Один нажимал на педали, другой — давил на клавиши. Звучно и грозно загудел орган — и это был мотив «Гимна Талаверы», он заполнил все пространство собора. Мы еще подхватили, пели все четверо, даже Эглофштейн, и я видел, как он отбивал такт — с дикими жестами, а орган перекрывал нас всех:
И на солдатское добро
Едва ли кто отважней!
Ах ты, Иуда, ты, злодей,
тебе бы не перо на шлем,
а лисий хвост на шляпу!
Но вдруг ко мне вернулось сознание, холодный пот полился у меня по лицу, колени затряслись; я спрашивал себя, зачем мы это делаем, а орган все рокотал: «Ах ты, Иуда, ты, злодей!»

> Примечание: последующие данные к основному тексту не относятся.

`config.mk`:
```
export PLATFORM = sky130hd
export DESIGN_NAME = ddo_divider
export DESIGN_NICKNAME = d
export VERILOG_FILES = /design/src/ddo_pkg.sv /design/src/ddo_divider.sv
export SDC_FILE = /design/constraint.sdc
export NUM_CORES = 1
export LEC_CHECK = 0
export ABC_AREA = 1
export CORE_MARGIN = 5
export CORE_UTILIZATION = 60
export DETAILED_ROUTE_END_ITERATION = 7
export DONT_BUFFER_PORTS = 1
export PLACE_DENSITY = 0.76
export SLEW_MARGIN = 10
export SYNTH_ARGS = -nofsm -noshare
export SYNTH_HDL_FRONTEND = slang
export SYNTH_SLANG_ARGS = --single-unit
```
`constraint.sdc`:
```
create_clock -name i_clk -period 6 [get_ports i_clk]
set_input_delay 0.9 -clock i_clk [delete_from_list [all_inputs] [get_ports i_clk]]
set_output_delay 0.9 -clock i_clk [all_outputs]
set_load 0.01 [all_outputs]
```
`src/ddo_pkg.sv`:
```
// ----------------------------------------------------------------------------
// ddo_pkg
// Shared constants, types and helper functions for the differential drive
// odometry core.
// ----------------------------------------------------------------------------
package ddo_pkg;

    // CORDIC iteration count and loop counter width
    localparam int CORDIC_STEPS = 24;
    localparam int IT_W         = $clog2(CORDIC_STEPS);

    // Fixed-point constants
    localparam logic [31:0] INV_TWO_PI  = 32'd683565276;  // 2^32/(2*pi), Q0.32
    localparam logic [31:0] CORDIC_GAIN = 32'd652032874;  // 1/K in Q1.30
    localparam logic [31:0] US_PER_S    = 32'd1000000;

    // Magnitude width of a velocity numerator (delta * 1e6)
    localparam int DIV_W = 61;
    localparam int DCNT_W = $clog2(DIV_W);

    // Configuration register indexes
    typedef logic [1:0] t_cfg_idx;
    localparam t_cfg_idx CFG_DIST_PER_COUNT = 2'd0;
    localparam t_cfg_idx CFG_ROT_GAIN       = 2'd1;

    // Reset values of the configuration registers
    localparam logic [31:0] DPC_RESET  = 32'd2248840;
    localparam logic [23:0] GAIN_RESET = 24'd218453;

    // Saturation limits
    localparam logic signed [65:0] SAT_HI = 66'sd2147483647;
    localparam logic signed [65:0] SAT_LO = -66'sd2147483648;

    // Arctangent table, binary angle in Q1.30 (2^30 = quarter turn)
    function automatic logic [31:0] atan_lut(input logic [4:0] idx);
        logic [31:0] v;
        case (idx)
            5'd0:  v = 32'd536870912;
            5'd1:  v = 32'd316933406;
            5'd2:  v = 32'd167458907;
            5'd3:  v = 32'd85004756;
            5'd4:  v = 32'd42667331;
            5'd5:  v = 32'd21354465;
            5'd6:  v = 32'd10679838;
            5'd7:  v = 32'd5340245;
            5'd8:  v = 32'd2670163;
            5'd9:  v = 32'd1335087;
            5'd10: v = 32'd667544;
            5'd11: v = 32'd333772;
            5'd12: v = 32'd166886;
            5'd13: v = 32'd83443;
            5'd14: v = 32'd41722;
            5'd15: v = 32'd20861;
            5'd16: v = 32'd10430;
            5'd17: v = 32'd5215;
            5'd18: v = 32'd2608;
            5'd19: v = 32'd1304;
            5'd20: v = 32'd652;
            5'd21: v = 32'd326;
            5'd22: v = 32'd163;
            5'd23: v = 32'd81;
            5'd24: v = 32'd41;
            5'd25: v = 32'd20;
            5'd26: v = 32'd10;
            5'd27: v = 32'd5;
            5'd28: v = 32'd3;
            5'd29: v = 32'd1;
            5'd30: v = 32'd1;
            default: v = 32'd0;
        endcase
        return v;
    endfunction

    // Clamp a wide signed value to the 32-bit signed range
    function automatic logic signed [31:0] sat32(input logic signed [65:0] v);
        logic signed [31:0] r;
        if (v > SAT_HI) begin
            r = 32'sh7FFFFFFF;
        end else if (v < SAT_LO) begin
            r = 32'sh80000000;
        end else begin
            r = v[31:0];
        end
        return r;
    endfunction

endpackage

```
`src/ddo_divider.sv`:
```
// ----------------------------------------------------------------------------
// ddo_divider
// Restoring unsigned divider, one quotient bit per cycle. Divisor must stay
// stable while busy; quotient holds after done until the next start.
// ----------------------------------------------------------------------------
module ddo_divider (
    input  logic                      i_clk,
    input  logic                      i_rst_n,
    input  logic                      i_start,
    input  logic [ddo_pkg::DIV_W-1:0] i_num,
    input  logic [31:0]               i_den,
    output logic                      o_done,
    output logic [ddo_pkg::DIV_W-1:0] o_quo
);
    import ddo_pkg::*;

    logic              r_busy, n_busy;
    logic              r_done, n_done;
    logic [DCNT_W-1:0] r_cnt, n_cnt;
    logic [31:0]       r_rem, n_rem;
    logic [DIV_W-1:0]  r_quo, n_quo;
    logic [32:0]       rem_sh;
    logic              fits;

    // trial subtract of the shifted remainder
    assign rem_sh = {r_rem, r_quo[DIV_W-1]};
    assign fits   = (rem_sh >= {1'b0, i_den});

    always_comb begin
        n_busy = r_busy;
        n_done = 1'b0;
        n_cnt  = r_cnt;
        n_rem  = r_rem;
        n_quo  = r_quo;
        if (i_start) begin
            n_busy = 1'b1;
            n_cnt  = DCNT_W'(DIV_W - 1);
            n_rem  = '0;
            n_quo  = i_num;
        end else if (r_busy) begin
            n_rem = fits ? 32'(rem_sh - {1'b0, i_den}) : rem_sh[31:0];
            n_quo = {r_quo[DIV_W-2:0], fits};
            n_cnt = r_cnt - 1'b1;
            if (r_cnt == '0) begin
                n_busy = 1'b0;
                n_done = 1'b1;
            end
        end
    end

    always_ff @(posedge i_clk) begin
        if (!i_rst_n) begin
            r_busy <= 1'b0;
            r_done <= 1'b0;
            r_cnt  <= '0;
        end else begin
            r_busy <= n_busy;
            r_done <= n_done;
            r_cnt  <= n_cnt;
        end
        r_rem <= n_rem;
        r_quo <= n_quo;
    end

    assign o_done = r_done;
    assign o_quo  = r_quo;

    // checks
    a_start_idle: assert property (@(posedge i_clk) disable iff (!i_rst_n)
        i_start |-> !r_busy) else $error("divider started while busy");
    a_done_idle: assert property (@(posedge i_clk) disable iff (!i_rst_n)
        r_done |-> !r_busy) else $error("divider done while busy");
    a_last_step: assert property (@(posedge i_clk) disable iff (!i_rst_n)
        (r_busy && r_cnt == '0 && !i_start) |=> r_done)
        else $error("divider missed done");

endmodule

```
==> results of run 1 <==
final cells by class:
| cell class | count | area, µm² | share of cell area [%] |
|---|---|---|---|
| clock buffer | 10 | 229.0 | 3.109 |
| sequential | 101 | 2633 | 35.75 |
| clock inverter | 6 | 77.57 | 1.053 |
| tap | 143 | 178.9 | 2.430 |
| inverter | 179 | 671.9 | 9.123 |
| timing repair buffer | 3 | 22.52 | 0.3058 |
| multi-input combinational | 756 | 3552 | 48.23 |
state kept, by name (all words and copies together), names as in the netlist:
name	cells
o_quo	61
r_rem	32
r_busy	1
r_cnt	6
o_done	1
worst max path at each step:
stage	endpoint	slack (ns)	cells past startpoint
6_report	r_rem[3]	2.62	11
5_1_grt	r_rem[3]	2.36	11
4_1_cts	r_rem[3]	2.65	13
3_5_place_dp	r_rem[24]	2.32	13
3_3_place_gp	r_rem[25]	2.36	11
2_1_floorplan	o_quo[0]	2.55	3
metrics by stage:
stage	total power (W)	utilization [%]	setup slack (ns)	hold WS, ns	instances
final	0.001621	64.50	2.619	0.4698	1198
after global placement	0.001028	61.81	2.355	0.4577	1182
after detailed placement	0.001033	61.81	2.319	0.4586	1182
after CTS	0.001635	64.50	2.646	0.4737	1198
after global routing	0.001693	64.50	2.357	0.4873	1198
after floorplan	0.0009913	-	2.554	0.4426	1066
critical path, stage by stage:
cell     delay, ns
inv_1         0.03
ha_1          0.34
a21oi_1       0.22
nand2_1       0.10
a21oi_1       0.26
nand2_1       0.15
a21oi_4       0.82
nand2_4       0.45
nand2_1       0.19
nand3_1       0.10
o21ai_1       0.09
layer usage:
layer  global-route usage (%)  vias up  share of wire, %
met5                        0        -                 0
met4                    8.029        0               1.9
met3                    4.998       25               6.8
met2                    40.59      201                46
met1                    32.79     2781                45
li1                         -     3249                 -
power breakdown:
group	leakage [nW]	internal, W	switching, W
clock network	0.151	0.000331	0.000272
logic	2.93	0.0000528	0.000108
registers	0.950	0.000798	0.0000582
kinds of logic (layout without fill, tap and decap cells):
kind of cell	Yosys count	count (layout)
and+or+nand+nor	650	650
buffers and inverters	209	198
DFF	101	101
AOI/OAI and AO/OA	57	57
adders and majority gates	35	35
xor gates and xnor gates	14	14
cell usage in the layout (no fill, tap or decap), types with 4 or more instances in the layout:
master | synthesis | routed
nand2_2 | 5 | 5
nand3_1 | 74 | 74
nor2_1 | 50 | 49
nand3b_1 | 22 | 22
o21ai_0 | 6 | 6
a31oi_1 | 4 | 4
dfxtp_1 | 40 | 40
a21oi_1 | 26 | 26
ha_1 | 34 | 34
nand2_1 | 481 | 481
o21ai_1 | 16 | 16
nor3_1 | 9 | 9
inv_1 | 178 | 177
xnor2_1 | 13 | 13
clkbuf_16 | 0 | 9
edfxtp_1 | 61 | 61
==> metrics.txt, run 1 <==
status complete, no violations; Hold EP r_rem[25]; drt wl/cell 14.48 µm; Synth Cell Area 7002 µm²; synth unique cells 31; Synth Area in Simple Gates 38.13%; Synth async-reset ratio 0%; Slew HR 31.07%; Clock Path Buffers 2; post-synth top area share 26.16%; YS warnings 0; VDD IR max 206.8 µV; Tmin final 3.381 ns; TNS Setup 0 ns; Worst EP arrival 3.66 ns; Hold Crit Start r_rem[25]; grt ovf 0; post-CTS sizing 0; number of hold buffers added after cts 0; Finish-stage setup viols 0; CTS H-tree lvls 3; Post-CTS Repair Setup Buffers 0; DP Wirelength 13030 µm; r2r worst-path depth 12; pin count of the biggest net entering global routing 67; CTS tree yes; RR Endpoint r_rem[3]; Slew @ Worst Pin 1.032 ns; Core Rows 39; dpl cell area 7058 µm²; Max Clk Rate 0.2958 GHz; initial antenna violation count 0; share of post-route cells with drive strength above 1 2.938%; Layout area overhead 5.182%; worst setup path start i_den[28]; antenna-violating nets left 0; CP required 6.28 ns; register bit total from synthesis 101; DR vias/cell 5.222; die width 118.0 µm; core region area 11420 µm²; Final Cycle Share 56.35%; vias 6256; GR Util All Layers 24.75%; Final Wtd Congestion 0.9599; max cap viols 0; final WL 17340 µm; PwrDens 220.1 nW/µm²; Initial Util 61.32%; Worst-path clk slew 0.08 ns; flop2flop setup slack 2.87 ns; diode count 0; Sinks on Clock Net 101; Synth area leader edfxtp_1; Syn Area/Cell 6.568 µm²; Hold Path Depth 2; Synth area leaders edfxtp_1, nand2_1, dfxtp_1, inv_1, ha_1; vias in the first global route 5900; die area 13930 µm²; io pins 158; nature of the critical path endpoint flip-flop; Final Hold Fails 0; clock skew 0.01220 ns; first-pass GRT wire length 28510 µm; clock latency on the worst-skew pair 0.35 ns; Synth top cells by count nand2_1, inv_1, nand3_1; # DRC 0; Root Buffer clkbuf_16; Syn Inst Count 1066; XOR/XNOR Fraction of Synth Area 1.751%; mux share of post-synthesis cell area 0%; max-slew violations 0; RSZ-0062 raised after global routing false; nets 1181; FILL cells 1087; Num CTS Buffers 9; DRT Pass-1 Iters 5; syn_nets 1197; adder-cell share of the synthesized area 6.362%; Lkg Pwr 4.028 nW; critical path type in2reg; Worst setup SP type input pin; CP Max Fanout 34; Die Span Y 118.0 µm; Post-synth EDFFs 61; post-route cell area 7365 µm²; Compound-Gate Fraction of Synth Area 4.450%; ys flop type edfxtp_1; largest family of logic cells by synthesized area simple AND/OR/NAND/NOR gates; sequential fraction of the synthesis area 37.60%; worst hold path type reg2reg; DR iter-0 viols 542; most numerous cell in the Yosys netlist nand2_1; RR Startpoint r_rem[26]; port bufs 0
No activity file was read; power rests on OpenSTA's default activity.
==> run 2, diff against run 1 <==
--- a/config.mk
+++ b/config.mk
@@ -7,10 +7,10 @@
 export LEC_CHECK = 0
 export ABC_AREA = 1
 export CORE_MARGIN = 5
-export CORE_UTILIZATION = 60
+export CORE_UTILIZATION = 59
 export DETAILED_ROUTE_END_ITERATION = 7
 export DONT_BUFFER_PORTS = 1
-export PLACE_DENSITY = 0.76
+export PLACE_DENSITY = 0.78
 export SLEW_MARGIN = 10
 export SYNTH_ARGS = -nofsm -noshare
 export SYNTH_HDL_FRONTEND = slang
==> constraint.sdc (replaced) <==
create_clock -name i_clk -period 3.1 [get_ports i_clk]
set_input_delay 0.465 -clock i_clk [delete_from_list [all_inputs] [get_ports i_clk]]
set_output_delay 0.465 -clock i_clk [all_outputs]
set_load 0.01 [all_outputs]
==> metrics.txt, run 2 (synthesized netlist as in run 1, its figures left out) <==
share of post-route cells with drive strength above 1 3.399%; Initial Util 60.80%; Tmin final 2.535 ns; grt met3 use 4.455%; number of hold buffers added after cts 0; Max Clk Rate 0.3945 GHz; FILL cells 1075; TNS Setup 0 ns; Worst setup SP type flip-flop; Clock Path Buffers 2; grt ovf 0; Sinks on Clock Net 101; DR vias/cell 5.246; RR Startpoint o_quo[60]; initial antenna violation count 0; CTS H-tree lvls 3; status complete, no violations; critical path type reg2reg; Post-Layout Cell Count 1202; # DRC 0; Worst-path clk slew 0.08 ns; DRT Pass-1 Iters 5; core region area 11520 µm²; Worst EP arrival 2.77 ns; met1 usage 32.89%; global route hottest layer met2; vias 6306; Core Rows 39; nets 1185; final core occ 64.27%; Hold Crit Start i_rst_n; Finish-stage setup viols 0; die width 118.9 µm; nature of the critical path endpoint flip-flop; Post-CTS Repair Setup Buffers 0; VDD IR max 346.3 µV; DR iter-0 viols 646; clock latency on the worst-skew pair 0.34 ns; Final Wtd Congestion 0.9991; Slew @ Worst Pin 0.7174 ns; drt wl/cell 14.40 µm; GR Util All Layers 24.04%; placed cells 1186; most frequent cells in the layout nand2_1, inv_1, nand3_1; RSZ-0062 raised after global routing false; worst hold path type in2reg; r2r worst-path depth 15; Num CTS Buffers 9; Final Hold Fails 0; max reg flops 61; antenna-violating nets left 0; pin count of the biggest net entering global routing 67; DP Wirelength 13340 µm; Root Buffer clkbuf_16; commonest non-fill, non-tap cell in the layout nand2_1; Lkg Pwr 4.046 nW; flop2flop setup slack 0.57 ns; max-slew violations 0; clock skew 0.01239 ns; PwrDens 418.2 nW/µm²; first-pass GRT wire length 28090 µm; io pins 158; max cap viols 0; GRT met2 Usage 39.50%; Layout area overhead 5.701%; CP Max Fanout 3; post-CTS sizing 0; CP required 3.34 ns; final WL 17310 µm; RR Endpoint r_rem[28]; Hold Path Depth 2; port bufs 0; vias in the first global route 5692; die area 14150 µm²; diode count 0; Die Span Y 118.9 µm; Hold EP r_cnt[4]; Final Cycle Share 81.76%; Slew HR 52.11%; CTS tree yes
## run 2: metal layers
metal	share of wire [%]	up-vias	wire, µm
met3	7.5	26	1301
li1	-	3263	-
met4	1.9	0	334
met1	44	2765	7608
met5	0	-	0
met2	47	252	8061
## run 2: cell type report
type | count | area (µm²) | share of cell area (%)
inverter | 179 | 671.9 | 9.079
multi-input combinational | 756 | 3552 | 48.00
timing repair buffer | 7 | 65.06 | 0.8791
tap | 143 | 178.9 | 2.418
clock buffer | 9 | 225.2 | 3.043
clock inverter | 7 | 75.07 | 1.014
sequential | 101 | 2633 | 35.57
## run 2: worst max path at each step
| stage | from | end | slack, ns | depth (start not counted) |
|---|---|---|---|---|
| after global routing | o_quo[60] | r_rem[16] | 0.35 | 15 |
| after global placement | i_den[28] | r_rem[3] | 0.47 | 13 |
| after detailed placement | i_den[28] | r_rem[0] | 0.43 | 13 |
| after CTS | r_rem[25] | r_rem[0] | 0.61 | 12 |
| final | o_quo[60] | r_rem[28] | 0.57 | 15 |
| after floorplan | r_busy | o_quo[0] | 0.03 | 4 |
## run 2: power by group
part           switching (W)  internal (W)
clock               0.000543      0.000573
combinational       0.000215      0.000107
sequential          0.000112       0.00154
total               0.000870       0.00222
## run 2: worst max-delay path, cell delays in order (launching register included)
cell and delay [ns]:
edfxtp_1 0.45, inv_1 0.09, ha_1 0.22, fa_1 0.42
inv_1 0.16, nand3_1 0.10, nand3_1 0.22, nand3_1 0.11
nand2_1 0.17, nand2_1 0.13, nand2_1 0.09, nand2_1 0.04
nand2_1 0.07, nand2_1 0.06, nand3_1 0.07, nand2_1 0.05
## run 2: metrics by stage
| stage | worst slack, ns | total power (W) | hold WS, ns | cell area, µm² |
|---|---|---|---|---|
| after floorplan | 0.02739 | 0.001920 | 0.4426 | 7008 |
| after global placement | 0.4721 | 0.002000 | 0.4576 | 7101 |
| after global routing | 0.3483 | 0.003229 | 0.2402 | 7401 |
| after CTS | 0.6137 | 0.003119 | 0.2298 | 7401 |
| after detailed placement | 0.4295 | 0.002007 | 0.4563 | 7101 |
| final | 0.5653 | 0.003095 | 0.2438 | 7401 |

И мне на миг почудилось, что за органом вверху сидит сама смерть, а дьявол качает педали. И в темном помещении — в мерцании искр от догорающих углей жаровни — возникла тень мертвого маркиза де Болибара и тоже стала отбивать такт песне нашей гибели…
Потом беду почуяли и другие. Вдруг воцарилась мертвая тишина. Орган умолк, лишь ветер скулил и стонал в разбитых окнах. Мы стояли, охваченные внутренним морозом, нас трясло, и я услыхал рядом с собой шумное дыхание Брокендорфа.
— Что мы натворили! — прохрипел Эглофштейн. — Что натворили!
— Ну и безумие на нас нашло! — прошептал Донон. — Брокендорф, это ты! Ты заорал: «Донон, давай к органу!»
— Я не говорил ни слова! А ты, Донон, ты звал меня и кричал: покачай мне педали!
— Ничего я не говорил, клянусь спасением души! Какое наваждение одурило нас?!